*Exercise details*
Locate, in the data below, the line that contains "(x & 8'he7) == 8'hc4" and the line that contains "function fetch_ld(input [7:0]"; reproduce exactly those two lines and every line between them, nothing more.
^^^^^^^^
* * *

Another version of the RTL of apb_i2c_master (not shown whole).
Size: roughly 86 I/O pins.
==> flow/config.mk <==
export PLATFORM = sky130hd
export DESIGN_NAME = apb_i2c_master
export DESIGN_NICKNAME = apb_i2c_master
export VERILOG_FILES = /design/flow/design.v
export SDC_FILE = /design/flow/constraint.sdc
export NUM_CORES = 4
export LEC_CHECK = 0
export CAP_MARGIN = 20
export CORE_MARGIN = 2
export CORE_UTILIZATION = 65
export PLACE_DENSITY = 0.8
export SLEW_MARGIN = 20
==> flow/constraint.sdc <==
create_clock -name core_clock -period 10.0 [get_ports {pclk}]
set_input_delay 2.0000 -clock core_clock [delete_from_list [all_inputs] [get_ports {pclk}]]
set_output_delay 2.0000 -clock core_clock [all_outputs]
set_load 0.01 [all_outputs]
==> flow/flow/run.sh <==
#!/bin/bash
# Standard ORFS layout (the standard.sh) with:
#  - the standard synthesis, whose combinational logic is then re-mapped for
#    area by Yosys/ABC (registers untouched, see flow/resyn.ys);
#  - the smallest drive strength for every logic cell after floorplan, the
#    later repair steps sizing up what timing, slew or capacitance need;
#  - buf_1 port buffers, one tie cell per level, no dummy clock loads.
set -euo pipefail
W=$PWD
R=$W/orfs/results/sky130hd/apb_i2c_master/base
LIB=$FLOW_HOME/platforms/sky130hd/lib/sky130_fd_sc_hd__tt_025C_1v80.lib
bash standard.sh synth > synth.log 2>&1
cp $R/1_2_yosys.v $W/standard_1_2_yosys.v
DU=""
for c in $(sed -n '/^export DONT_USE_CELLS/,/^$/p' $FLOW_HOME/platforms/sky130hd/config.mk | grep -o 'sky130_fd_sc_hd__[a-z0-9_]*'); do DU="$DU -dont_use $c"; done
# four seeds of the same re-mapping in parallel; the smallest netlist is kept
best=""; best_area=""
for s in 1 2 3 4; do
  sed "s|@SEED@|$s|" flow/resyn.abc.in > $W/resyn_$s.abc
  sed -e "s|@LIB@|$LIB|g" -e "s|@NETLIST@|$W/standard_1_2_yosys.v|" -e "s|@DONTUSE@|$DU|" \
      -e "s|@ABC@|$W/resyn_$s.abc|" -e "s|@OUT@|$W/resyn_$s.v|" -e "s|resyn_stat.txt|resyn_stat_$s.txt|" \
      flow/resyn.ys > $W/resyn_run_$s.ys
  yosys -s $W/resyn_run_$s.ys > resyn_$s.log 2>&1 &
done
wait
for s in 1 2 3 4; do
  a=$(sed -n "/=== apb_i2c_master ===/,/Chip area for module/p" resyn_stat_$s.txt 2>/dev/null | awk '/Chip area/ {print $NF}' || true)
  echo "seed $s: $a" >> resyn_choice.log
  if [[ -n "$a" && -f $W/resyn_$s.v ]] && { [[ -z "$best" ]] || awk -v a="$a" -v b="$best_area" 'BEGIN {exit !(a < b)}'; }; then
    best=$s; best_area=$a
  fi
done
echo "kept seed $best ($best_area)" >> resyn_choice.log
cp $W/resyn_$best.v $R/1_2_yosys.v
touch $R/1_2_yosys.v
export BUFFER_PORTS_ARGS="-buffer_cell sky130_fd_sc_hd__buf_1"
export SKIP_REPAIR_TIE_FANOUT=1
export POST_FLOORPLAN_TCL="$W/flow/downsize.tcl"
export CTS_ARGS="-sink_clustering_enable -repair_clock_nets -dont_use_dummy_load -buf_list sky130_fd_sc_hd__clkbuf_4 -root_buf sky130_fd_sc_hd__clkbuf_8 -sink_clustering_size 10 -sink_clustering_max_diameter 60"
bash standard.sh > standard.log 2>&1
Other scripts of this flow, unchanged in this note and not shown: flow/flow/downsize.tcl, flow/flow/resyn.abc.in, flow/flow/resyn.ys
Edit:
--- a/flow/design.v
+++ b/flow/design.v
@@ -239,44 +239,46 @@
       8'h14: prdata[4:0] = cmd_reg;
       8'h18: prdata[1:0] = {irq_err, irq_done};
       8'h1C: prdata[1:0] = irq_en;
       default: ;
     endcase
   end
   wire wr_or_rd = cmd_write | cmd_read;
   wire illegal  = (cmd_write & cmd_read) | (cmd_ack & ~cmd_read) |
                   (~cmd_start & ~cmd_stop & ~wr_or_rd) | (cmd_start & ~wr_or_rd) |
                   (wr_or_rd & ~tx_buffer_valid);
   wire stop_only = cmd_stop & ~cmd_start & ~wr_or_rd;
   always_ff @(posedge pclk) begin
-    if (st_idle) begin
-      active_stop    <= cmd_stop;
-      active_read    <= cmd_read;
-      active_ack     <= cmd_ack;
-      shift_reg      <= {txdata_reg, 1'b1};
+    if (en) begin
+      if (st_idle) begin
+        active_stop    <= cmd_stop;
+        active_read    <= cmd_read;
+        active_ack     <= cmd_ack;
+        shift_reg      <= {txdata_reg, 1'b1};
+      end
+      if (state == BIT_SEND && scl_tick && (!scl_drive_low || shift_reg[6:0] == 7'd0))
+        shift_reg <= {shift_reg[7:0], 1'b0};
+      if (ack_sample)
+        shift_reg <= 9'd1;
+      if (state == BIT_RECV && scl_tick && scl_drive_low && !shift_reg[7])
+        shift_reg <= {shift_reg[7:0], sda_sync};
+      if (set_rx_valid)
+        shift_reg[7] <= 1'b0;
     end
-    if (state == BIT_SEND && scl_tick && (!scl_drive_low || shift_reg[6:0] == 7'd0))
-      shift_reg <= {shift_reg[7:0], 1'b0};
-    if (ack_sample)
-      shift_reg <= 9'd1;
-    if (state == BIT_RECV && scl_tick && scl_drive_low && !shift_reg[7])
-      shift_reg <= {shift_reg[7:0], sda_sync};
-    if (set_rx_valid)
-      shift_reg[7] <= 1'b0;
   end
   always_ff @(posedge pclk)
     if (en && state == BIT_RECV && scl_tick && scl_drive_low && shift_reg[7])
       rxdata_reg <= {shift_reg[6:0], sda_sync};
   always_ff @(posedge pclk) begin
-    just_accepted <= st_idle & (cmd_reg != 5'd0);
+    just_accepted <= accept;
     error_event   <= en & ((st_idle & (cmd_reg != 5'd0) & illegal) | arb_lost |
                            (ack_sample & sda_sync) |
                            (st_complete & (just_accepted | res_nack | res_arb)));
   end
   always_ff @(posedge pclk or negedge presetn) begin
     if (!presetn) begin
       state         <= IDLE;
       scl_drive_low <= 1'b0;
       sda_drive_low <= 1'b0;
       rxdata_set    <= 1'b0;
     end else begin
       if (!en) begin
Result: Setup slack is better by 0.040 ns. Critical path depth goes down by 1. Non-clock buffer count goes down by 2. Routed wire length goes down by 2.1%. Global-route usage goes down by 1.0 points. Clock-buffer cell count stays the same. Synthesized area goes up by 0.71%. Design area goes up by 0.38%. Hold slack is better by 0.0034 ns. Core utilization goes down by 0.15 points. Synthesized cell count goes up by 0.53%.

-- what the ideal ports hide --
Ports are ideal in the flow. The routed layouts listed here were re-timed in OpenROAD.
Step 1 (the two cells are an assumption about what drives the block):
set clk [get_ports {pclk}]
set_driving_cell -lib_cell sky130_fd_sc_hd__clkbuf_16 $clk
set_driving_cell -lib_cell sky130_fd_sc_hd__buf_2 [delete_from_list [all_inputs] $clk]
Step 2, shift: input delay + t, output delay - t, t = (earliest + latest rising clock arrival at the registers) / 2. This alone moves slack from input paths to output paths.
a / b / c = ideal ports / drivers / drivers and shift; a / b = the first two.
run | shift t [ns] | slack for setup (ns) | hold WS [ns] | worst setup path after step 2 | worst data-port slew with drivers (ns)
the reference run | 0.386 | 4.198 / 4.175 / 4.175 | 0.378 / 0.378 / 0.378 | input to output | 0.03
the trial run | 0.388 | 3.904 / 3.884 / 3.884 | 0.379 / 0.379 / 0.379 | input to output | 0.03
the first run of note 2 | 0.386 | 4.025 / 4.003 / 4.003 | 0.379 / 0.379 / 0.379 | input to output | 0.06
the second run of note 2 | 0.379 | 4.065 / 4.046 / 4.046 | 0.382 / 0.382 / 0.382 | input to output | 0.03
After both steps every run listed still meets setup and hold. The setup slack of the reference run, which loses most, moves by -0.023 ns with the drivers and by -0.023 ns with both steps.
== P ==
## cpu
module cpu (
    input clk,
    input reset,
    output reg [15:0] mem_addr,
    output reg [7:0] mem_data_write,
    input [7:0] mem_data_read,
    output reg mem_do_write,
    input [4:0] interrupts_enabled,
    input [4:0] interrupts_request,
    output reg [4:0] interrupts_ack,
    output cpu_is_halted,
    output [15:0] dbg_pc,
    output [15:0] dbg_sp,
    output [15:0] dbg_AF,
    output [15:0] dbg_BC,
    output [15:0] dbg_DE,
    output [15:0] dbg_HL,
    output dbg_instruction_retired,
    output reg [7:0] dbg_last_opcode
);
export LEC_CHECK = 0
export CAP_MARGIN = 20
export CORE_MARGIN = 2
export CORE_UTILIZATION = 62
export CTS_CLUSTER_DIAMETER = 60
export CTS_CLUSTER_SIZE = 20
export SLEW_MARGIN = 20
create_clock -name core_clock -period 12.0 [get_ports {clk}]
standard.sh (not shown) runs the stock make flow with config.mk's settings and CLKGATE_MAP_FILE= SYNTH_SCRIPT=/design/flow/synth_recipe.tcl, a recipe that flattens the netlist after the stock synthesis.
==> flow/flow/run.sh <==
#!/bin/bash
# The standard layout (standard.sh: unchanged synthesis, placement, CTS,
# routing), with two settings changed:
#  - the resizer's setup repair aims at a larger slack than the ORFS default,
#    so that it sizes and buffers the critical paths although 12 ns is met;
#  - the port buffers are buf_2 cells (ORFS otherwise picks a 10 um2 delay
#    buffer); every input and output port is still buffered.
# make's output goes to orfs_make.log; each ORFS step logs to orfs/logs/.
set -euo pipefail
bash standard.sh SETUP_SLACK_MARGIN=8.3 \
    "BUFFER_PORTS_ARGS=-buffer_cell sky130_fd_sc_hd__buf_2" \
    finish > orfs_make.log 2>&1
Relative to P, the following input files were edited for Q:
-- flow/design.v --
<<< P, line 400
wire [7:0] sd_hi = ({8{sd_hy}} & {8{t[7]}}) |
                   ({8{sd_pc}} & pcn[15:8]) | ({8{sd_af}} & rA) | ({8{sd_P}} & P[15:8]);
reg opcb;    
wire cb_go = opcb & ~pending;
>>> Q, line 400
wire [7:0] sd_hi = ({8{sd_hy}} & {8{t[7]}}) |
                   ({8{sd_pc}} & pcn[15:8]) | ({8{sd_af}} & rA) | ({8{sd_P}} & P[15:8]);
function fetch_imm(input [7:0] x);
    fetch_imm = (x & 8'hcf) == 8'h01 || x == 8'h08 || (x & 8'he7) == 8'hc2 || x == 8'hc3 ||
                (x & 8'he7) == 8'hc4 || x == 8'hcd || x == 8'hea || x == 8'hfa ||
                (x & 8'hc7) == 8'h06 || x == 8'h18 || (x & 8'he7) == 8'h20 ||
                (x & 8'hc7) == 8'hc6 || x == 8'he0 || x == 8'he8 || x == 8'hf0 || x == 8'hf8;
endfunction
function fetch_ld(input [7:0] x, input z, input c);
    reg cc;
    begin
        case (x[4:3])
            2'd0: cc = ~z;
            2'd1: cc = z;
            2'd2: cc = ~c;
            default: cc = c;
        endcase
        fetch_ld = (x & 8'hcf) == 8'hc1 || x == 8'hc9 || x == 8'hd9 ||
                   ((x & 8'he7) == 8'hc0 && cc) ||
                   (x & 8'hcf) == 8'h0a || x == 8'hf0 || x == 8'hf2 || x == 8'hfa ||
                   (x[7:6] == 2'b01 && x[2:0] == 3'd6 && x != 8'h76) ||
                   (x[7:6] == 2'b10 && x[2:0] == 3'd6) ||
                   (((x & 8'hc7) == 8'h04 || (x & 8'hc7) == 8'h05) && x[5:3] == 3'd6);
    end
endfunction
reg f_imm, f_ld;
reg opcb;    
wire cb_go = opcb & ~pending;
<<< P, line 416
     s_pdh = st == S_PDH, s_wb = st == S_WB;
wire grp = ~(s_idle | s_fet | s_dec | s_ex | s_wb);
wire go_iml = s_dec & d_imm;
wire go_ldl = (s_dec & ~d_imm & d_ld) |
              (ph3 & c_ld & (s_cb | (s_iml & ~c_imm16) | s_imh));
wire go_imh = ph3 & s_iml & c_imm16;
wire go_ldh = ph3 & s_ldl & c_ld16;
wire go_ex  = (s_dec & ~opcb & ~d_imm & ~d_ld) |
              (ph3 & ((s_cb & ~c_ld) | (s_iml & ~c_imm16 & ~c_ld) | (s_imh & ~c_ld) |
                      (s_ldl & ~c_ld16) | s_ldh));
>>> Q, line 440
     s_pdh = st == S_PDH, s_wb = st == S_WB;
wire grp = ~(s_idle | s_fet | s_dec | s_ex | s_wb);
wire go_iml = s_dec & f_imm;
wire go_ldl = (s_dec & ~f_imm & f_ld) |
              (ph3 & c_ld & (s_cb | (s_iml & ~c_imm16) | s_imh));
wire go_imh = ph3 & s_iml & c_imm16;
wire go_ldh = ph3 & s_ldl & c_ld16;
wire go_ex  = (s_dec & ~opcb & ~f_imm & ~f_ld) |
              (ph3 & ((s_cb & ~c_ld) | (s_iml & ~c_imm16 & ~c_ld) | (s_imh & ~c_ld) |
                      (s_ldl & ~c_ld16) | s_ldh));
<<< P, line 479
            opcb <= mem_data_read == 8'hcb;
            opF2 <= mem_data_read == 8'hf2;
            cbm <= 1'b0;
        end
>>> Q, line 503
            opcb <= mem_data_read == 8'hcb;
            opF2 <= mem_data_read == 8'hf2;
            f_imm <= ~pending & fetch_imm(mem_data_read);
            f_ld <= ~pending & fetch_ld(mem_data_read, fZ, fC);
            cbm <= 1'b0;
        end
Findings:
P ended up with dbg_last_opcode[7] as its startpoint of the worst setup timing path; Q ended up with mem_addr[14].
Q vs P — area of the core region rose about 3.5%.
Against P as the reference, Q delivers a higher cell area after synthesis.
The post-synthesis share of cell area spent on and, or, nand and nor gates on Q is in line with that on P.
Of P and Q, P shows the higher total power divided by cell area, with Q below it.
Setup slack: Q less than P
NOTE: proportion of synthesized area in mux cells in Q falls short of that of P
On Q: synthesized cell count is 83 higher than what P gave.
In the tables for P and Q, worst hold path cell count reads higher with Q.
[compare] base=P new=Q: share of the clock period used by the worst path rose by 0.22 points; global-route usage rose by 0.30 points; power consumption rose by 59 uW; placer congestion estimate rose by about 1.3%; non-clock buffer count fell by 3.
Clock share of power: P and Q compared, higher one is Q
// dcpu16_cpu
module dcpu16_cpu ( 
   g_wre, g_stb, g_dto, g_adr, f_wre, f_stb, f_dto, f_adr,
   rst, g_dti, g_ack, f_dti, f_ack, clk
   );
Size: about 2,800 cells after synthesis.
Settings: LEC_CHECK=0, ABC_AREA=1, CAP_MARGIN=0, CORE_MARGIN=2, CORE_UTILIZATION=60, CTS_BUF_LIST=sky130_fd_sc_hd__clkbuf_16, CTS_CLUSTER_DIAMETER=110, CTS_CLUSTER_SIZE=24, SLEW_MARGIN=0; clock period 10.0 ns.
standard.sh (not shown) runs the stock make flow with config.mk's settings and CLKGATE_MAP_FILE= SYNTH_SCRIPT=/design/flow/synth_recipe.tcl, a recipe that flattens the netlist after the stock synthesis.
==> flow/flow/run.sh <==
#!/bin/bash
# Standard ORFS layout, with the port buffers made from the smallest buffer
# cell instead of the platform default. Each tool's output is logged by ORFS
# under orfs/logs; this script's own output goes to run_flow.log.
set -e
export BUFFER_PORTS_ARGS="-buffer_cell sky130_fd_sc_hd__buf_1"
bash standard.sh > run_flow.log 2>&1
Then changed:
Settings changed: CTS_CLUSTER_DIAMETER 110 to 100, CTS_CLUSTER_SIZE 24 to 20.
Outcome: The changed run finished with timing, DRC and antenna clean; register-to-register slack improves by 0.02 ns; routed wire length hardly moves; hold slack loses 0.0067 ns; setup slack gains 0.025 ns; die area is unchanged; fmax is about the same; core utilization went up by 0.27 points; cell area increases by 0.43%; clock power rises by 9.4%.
^^^^^^^^
*Solution for this problem*
                (x & 8'he7) == 8'hc4 || x == 8'hcd || x == 8'hea || x == 8'hfa ||
                (x & 8'hc7) == 8'h06 || x == 8'h18 || (x & 8'he7) == 8'h20 ||
                (x & 8'hc7) == 8'hc6 || x == 8'he0 || x == 8'he8 || x == 8'hf0 || x == 8'hf8;
endfunction
function fetch_ld(input [7:0] x, input z, input c);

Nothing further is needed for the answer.